# Scary times ahead!! Much support and advice appreciated.



## Pegaroo (Oct 10, 2013)

Well I have come to the end of my own IVF journey...a sad and sorry realisation that I am in fertility terms hopeless. Unfortunately we have pretty much spent our life savings coming to this point.

We have just enough money to have one more try at parenthood through surrogacy. I have read and reread the information on various surrogacy websites and I really don't know which way to go. I cant afford to make a wrong move and would be so very grateful for some guidance.

Thank you


----------



## DaisyMaisy (Jan 9, 2011)

Hi. We have 17 month old twins born through surrogacy- please feel free to pm me. Xx


----------



## little lady (Dec 7, 2008)

Hi, just wanted to say we thought we were at the end of our road after nine IVF/egg donation cycles . We are  now celebrating nearly five months pregnant with Twins through surrogacy in the USA .


----------



## rj765 (Dec 16, 2014)

Hi! Our family have gone through all these process as well! Now I am a happy mommy of a very cute boy   If  you have any questions or doubts would be glad to share with you my experience


----------



## Anny1970 (Mar 6, 2015)

Hi!!! My husband and I have surrogacy program in Ukraine. Our surrogate mother is on the 12th week of pregnancy. The doctors confirm that the surrogate and our child are healthy. The pregnancy flows without any difficulties. We are completely satisfied with the clinic, staff… If you want to get to know more details feel free to ask. Best regards)))


----------



## Pegaroo (Oct 10, 2013)

You all seem to have had really good experiences, I'm so pleased that so many of you have had such great success.

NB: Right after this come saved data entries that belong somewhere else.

**src/rtl/mysoc_ram_arbiter.sv**
```systemverilog
// Two-requester round-robin arbiter in front of a single-port RAM with 1-cycle read latency.
// Out-of-range accesses are accepted but never reach the RAM; they raise a sticky oor_err.
module mysoc_ram_arbiter #(
  parameter int ADDR_W = 14,
  parameter int DATA_W = 32,
  parameter int DEPTH  = 10240
) (
  input  logic                clk,
  input  logic                reset_n,
  input  logic [ADDR_W-1:0]   m0_address,
  input  logic [DATA_W/8-1:0] m0_byteenable,
  input  logic                m0_read,
  input  logic                m0_write,
  input  logic [DATA_W-1:0]   m0_writedata,
  output logic                m0_waitrequest,
  output logic [DATA_W-1:0]   m0_readdata,
  output logic                m0_readdatavalid,
  input  logic [ADDR_W-1:0]   m1_address,
  input  logic [DATA_W/8-1:0] m1_byteenable,
  input  logic                m1_read,
  input  logic                m1_write,
  input  logic [DATA_W-1:0]   m1_writedata,
  output logic                m1_waitrequest,
  output logic [DATA_W-1:0]   m1_readdata,
  output logic                m1_readdatavalid,
  output logic [ADDR_W-1:0]   ram_address,
  output logic [DATA_W/8-1:0] ram_byteenable,
  output logic                ram_chipselect,
  output logic                ram_write,
  output logic [DATA_W-1:0]   ram_writedata,
  output logic                ram_clken,
  input  logic [DATA_W-1:0]   ram_readdata,
  output logic                oor_err,
  input  logic                oor_err_clr
);

  localparam logic [ADDR_W:0] DEPTH_LIM = DEPTH[ADDR_W:0];

  logic req0, req1, grant0, grant1, any_grant;
  logic last_grant;
  logic sel_read, sel_write, in_range, acc_read, acc_oor;
  logic rd_valid, rd_owner, rd_oor;

  assign req0 = m0_read | m0_write;
  assign req1 = m1_read | m1_write;

  // On a tie, the requester that did not win last time gets the slot.
  assign grant0    = req0 & (~req1 | last_grant);
  assign grant1    = req1 & (~req0 | ~last_grant);
  assign any_grant = grant0 | grant1;

  assign m0_waitrequest = req0 & ~grant0;
  assign m1_waitrequest = req1 & ~grant1;

  assign ram_address    = grant1 ? m1_address    : m0_address;
  assign ram_byteenable = grant1 ? m1_byteenable : m0_byteenable;
  assign ram_writedata  = grant1 ? m1_writedata  : m0_writedata;
  assign sel_read       = grant1 ? m1_read       : m0_read;
  assign sel_write      = grant1 ? m1_write      : m0_write;
  assign in_range       = {1'b0, ram_address} < DEPTH_LIM;

  // Read+write together counts as a write, so it never occupies the return path.
  assign acc_read = any_grant & sel_read & ~sel_write;
  assign acc_oor  = any_grant & ~in_range;

  assign ram_chipselect = reset_n & any_grant & in_range;
  assign ram_write      = ram_chipselect & sel_write;
  assign ram_clken      = 1'b1;

  always_ff @(posedge clk or negedge reset_n) begin
    if (!reset_n) begin
      last_grant <= 1'b1;
      rd_valid   <= 1'b0;
      rd_owner   <= 1'b0;
      rd_oor     <= 1'b0;
      oor_err    <= 1'b0;
    end else begin
      if (any_grant) begin
        last_grant <= grant1;
      end
      rd_valid <= acc_read;
      if (acc_read) begin
        rd_owner <= grant1;
        rd_oor   <= ~in_range;
      end
      if (acc_oor) begin
        oor_err <= 1'b1;
      end else if (oor_err_clr) begin
        oor_err <= 1'b0;
      end
    end
  end

  assign m0_readdatavalid = rd_valid & ~rd_owner;
  assign m1_readdatavalid = rd_valid & rd_owner;
  assign m0_readdata      = (rd_valid & ~rd_oor) ? ram_readdata : '0;
  assign m1_readdata      = (rd_valid & ~rd_oor) ? ram_readdata : '0;

endmodule

```
**config.mk**
```make
export PLATFORM = sky130hd
export DESIGN_NAME = mysoc_ram_arbiter
export DESIGN_NICKNAME = d
export VERILOG_FILES = /design/src/rtl/mysoc_ram_arbiter.sv
export SDC_FILE = /design/constraint.sdc
export NUM_CORES = 1
export LEC_CHECK = 0
export BUFFER_PORTS_ARGS = -buffer_cell sky130_fd_sc_hd__buf_2
export CORE_AREA = 2 2 102 104
export DETAILED_ROUTE_END_ITERATION = 16
export DIE_AREA = 0 0 104 106
export PLACE_DENSITY_LB_ADDON = 0.12
export SYNTH_ARGS = -nofsm -noshare
export SYNTH_HDL_FRONTEND = slang
export SYNTH_SLANG_ARGS = --single-unit
export TNS_END_PERCENT = 20
```
**constraint.sdc**
```tcl
create_clock -name clk -period 2 [get_ports clk]
set_clock_uncertainty 0.2 [all_clocks]
set_input_delay 0.1 -clock clk [delete_from_list [all_inputs] [get_ports clk]]
set_output_delay 0.1 -clock clk [all_outputs]
set_load 0.005 [all_outputs]
```
$ cat config.mk
export PLATFORM = sky130hd
export DESIGN_NAME = rr_mux_arbiter
export DESIGN_NICKNAME = d
export VERILOG_FILES = /design/src/rtl/rr_mux_arbiter.sv
export SDC_FILE = /design/constraint.sdc
export NUM_CORES = 1
export LEC_CHECK = 0
export BUFFER_PORTS_ARGS = -buffer_cell sky130_fd_sc_hd__buf_2
export CAP_MARGIN = 15
export CELL_PAD_IN_SITES_DETAIL_PLACEMENT = 1
export CELL_PAD_IN_SITES_GLOBAL_PLACEMENT = 2
export CORE_MARGIN = 4
export CORE_UTILIZATION = 25
export DETAILED_ROUTE_END_ITERATION = 7
export HOLD_SLACK_MARGIN = 0.02
export PLACE_DENSITY = 0.75
export SLEW_MARGIN = 20
export SYNTH_ARGS = -nofsm -noshare
export SYNTH_HDL_FRONTEND = slang
export SYNTH_SLANG_ARGS = --single-unit
$ cat constraint.sdc
create_clock -name clk -period 1.9 [get_ports clk]
set_clock_uncertainty 0.05 [all_clocks]
set_input_delay 0.095 -clock clk [delete_from_list [all_inputs] [get_ports clk]]
set_output_delay 0.095 -clock clk [all_outputs]
set_load 0.01 [all_outputs]
## src/rtl/sopc_mem_arbiter.sv

```systemverilog
// Shares one synchronous memory port among NUM_M req/ack masters, with
// fixed-priority or round-robin arbitration and a configurable wait-state count.
module sopc_mem_arbiter #(
  parameter int NUM_M       = 2,
  parameter int ADDR_W      = 32,
  parameter int DATA_W      = 32,
  parameter int WAIT_STATES = 1,
  parameter int PRIO_MODE   = 0
) (
  input  logic                       clk,
  input  logic                       rst,
  input  logic [NUM_M-1:0]           m_req,
  input  logic [NUM_M-1:0]           m_we,
  input  logic [NUM_M*ADDR_W-1:0]    m_addr,
  input  logic [NUM_M*DATA_W-1:0]    m_wdata,
  input  logic [NUM_M*DATA_W/8-1:0]  m_sel,
  output logic [NUM_M-1:0]           m_ack,
  output logic [DATA_W-1:0]          m_rdata,
  output logic                       mem_ce,
  output logic                       mem_we,
  output logic [ADDR_W-1:0]          mem_addr,
  output logic [DATA_W-1:0]          mem_wdata,
  output logic [DATA_W/8-1:0]        mem_sel,
  input  logic [DATA_W-1:0]          mem_rdata
);

  localparam int SEL_W = DATA_W / 8;
  localparam int IDX_W = (NUM_M > 1) ? $clog2(NUM_M) : 1;
  localparam logic [IDX_W:0] NUM_M_V = (IDX_W + 1)'(NUM_M);

  typedef enum logic [1:0] {IDLE, BUSY, ACK} state_t;

  state_t           state;
  logic [IDX_W-1:0] grant;
  logic [IDX_W-1:0] last_grant;
  logic [IDX_W-1:0] winner;
  logic [3:0]       cnt;
  logic [IDX_W:0]   rr_sum;

  // Round-robin walks downward so the candidate closest after last_grant wins.
  always_comb begin
    winner = '0;
    rr_sum = '0;
    if (PRIO_MODE == 0) begin
      for (int k = NUM_M - 1; k >= 0; k--)
        if (m_req[k]) winner = IDX_W'(k);
    end else begin
      for (int k = NUM_M; k >= 1; k--) begin
        rr_sum = {1'b0, last_grant} + (IDX_W + 1)'(k);
        if (rr_sum >= NUM_M_V) rr_sum = rr_sum - NUM_M_V;
        if (m_req[IDX_W'(rr_sum)]) winner = IDX_W'(rr_sum);
      end
    end
  end

  always_comb begin
    mem_ce    = (state == BUSY);
    mem_we    = 1'b0;
    mem_addr  = '0;
    mem_wdata = '0;
    mem_sel   = '0;
    if (state == BUSY) begin
      for (int k = 0; k < NUM_M; k++) begin
        if (grant == IDX_W'(k)) begin
          mem_we    = m_we[k];
          mem_addr  = m_addr[k*ADDR_W +: ADDR_W];
          mem_wdata = m_wdata[k*DATA_W +: DATA_W];
          mem_sel   = m_sel[k*SEL_W +: SEL_W];
        end
      end
    end
  end

  always_ff @(posedge clk or posedge rst) begin
    if (rst) begin
      state      <= IDLE;
      grant      <= '0;
      last_grant <= IDX_W'(NUM_M - 1);
      cnt        <= '0;
      m_ack      <= '0;
      m_rdata    <= '0;
    end else begin
      m_ack <= '0;
      case (state)
        IDLE: begin
          if (|m_req) begin
            grant      <= winner;
            last_grant <= winner;
            cnt        <= 4'(WAIT_STATES);
            state      <= BUSY;
          end
        end
        BUSY: begin
          if (cnt == 4'd0) begin
            m_rdata      <= mem_we ? '0 : mem_rdata;
            m_ack[grant] <= 1'b1;
            state        <= ACK;
          end else begin
            cnt <= cnt - 4'd1;
          end
        end
        ACK:     state <= IDLE;
        default: state <= IDLE;
      endcase
    end
  end

endmodule

```

## config.mk

```make
export PLATFORM = sky130hd
export DESIGN_NAME = sopc_mem_arbiter
export DESIGN_NICKNAME = d
export VERILOG_FILES = /design/src/rtl/sopc_mem_arbiter.sv
export SDC_FILE = /design/constraint.sdc
export NUM_CORES = 1
export LEC_CHECK = 0
export ABC_AREA = 1
export CAP_MARGIN = 20
export CORE_AREA = 2 2 107 109
export DETAILED_ROUTE_END_ITERATION = 10
export DIE_AREA = 0 0 109 111
export PLACE_DENSITY = 0.71
export SLEW_MARGIN = 20
export SYNTH_ARGS = -nofsm -noshare
export SYNTH_HDL_FRONTEND = slang
export SYNTH_SLANG_ARGS = --single-unit
```

## constraint.sdc

```tcl
create_clock -name clk -period 3.5 [get_ports clk]
set_clock_uncertainty 0.15 [all_clocks]
set_input_delay 0.35 -clock clk [delete_from_list [all_inputs] [get_ports clk]]
set_output_delay 0.35 -clock clk [all_outputs]
set_load 0.02 [all_outputs]
```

I am sure those of you with lovely babies and those of you awaiting the arrival of your bundles have so much knowledge that I can pick from...such a relief.

So some scenarios - have any of you used a clinic which offers a more than one attempt price ( my husband and I are not lucky people and so I have to think in worst case scenarios 😊). It seems wrong but I have to think in terms of money because we have pretty much used up our life's savings...we could have paid off our mortgage with what we have spent on fertility treatments!

What happens if your baby is born prematurely or needing additional health care after delivery, are you advised to have additional funds available for this?

In terms of bringing baby home what is the level of complexity, In my case I will have to use donor eggs so will be in no way related to baby. I don't mind complexity but would be petrified that I would not for some reason be permitted to bring baby home.

Thanks


----------



## DaisyMaisy (Jan 9, 2011)

Hi. I can answer all your questions as have experienced them all. Will do later after the twins go to bed. Ill pm you. X


----------



## rj765 (Dec 16, 2014)

Hi Pegaroo! 
Thanks, I hope soon you will be one of those who can share their success stories  

Feel free to pm me


----------



## rj765 (Dec 16, 2014)

And about your questions. I did the unlimited attempts surrogacy program with donor eggs and DH`s sperm. And there is nothing wrong in thinking in terms of money. You need to spend your money in a reasonable way. Well, clinic which we went with was priced well enough. From the very beginning I could not believe that it was true and everything would work   As the price was really low comparing to other clinics  

We had the same questions when we were about to sign contracts. In our case the clinic was the one who had to cover all the expenses for the baby`s medical treatment. That clinic pays everything up to the moment when the baby is released from the hospital. So we did not need to cover any expenses. The price was fixed by the contract. We paid it and that was it  

The level of complexity of the documents proceeding depends on your country of origin. And of course on the country where you do the surrogacy. In our case, again, it was not that complicated. We got home in one month after our baby was born


----------



## Anny1970 (Mar 6, 2015)

Hi there!!! I want to clarify some more details. There was a question about the number of attempts. Our package is all inclusive. We have unlimited number of attempts. In case the first attempt is not positive we have another one without losing money. We were extremely lucky))) Our surrogate got pregnant from the first attempt))) Now she is on the 12th week of pregnancy))) The price was affordable for us.  For example in UK the price will be approximately 3 times higher than in Ukraine. I want to ask rj765. Were you present during the delivery? How long was your child in the hospital after the delivery? How much time did it take to get all the documents? When were you able to come back home? Where did you stay with your baby? Was your child completely healthy or there were some complications? Did you have to pay additional money after the delivery? Or you paid only the sum which was noticed in the contract? Thanks in advance)))


----------



## Katie88 (Feb 7, 2013)

i carried twins last year for the family i helped. If i can help at all from the other side feel free to pm me

X


----------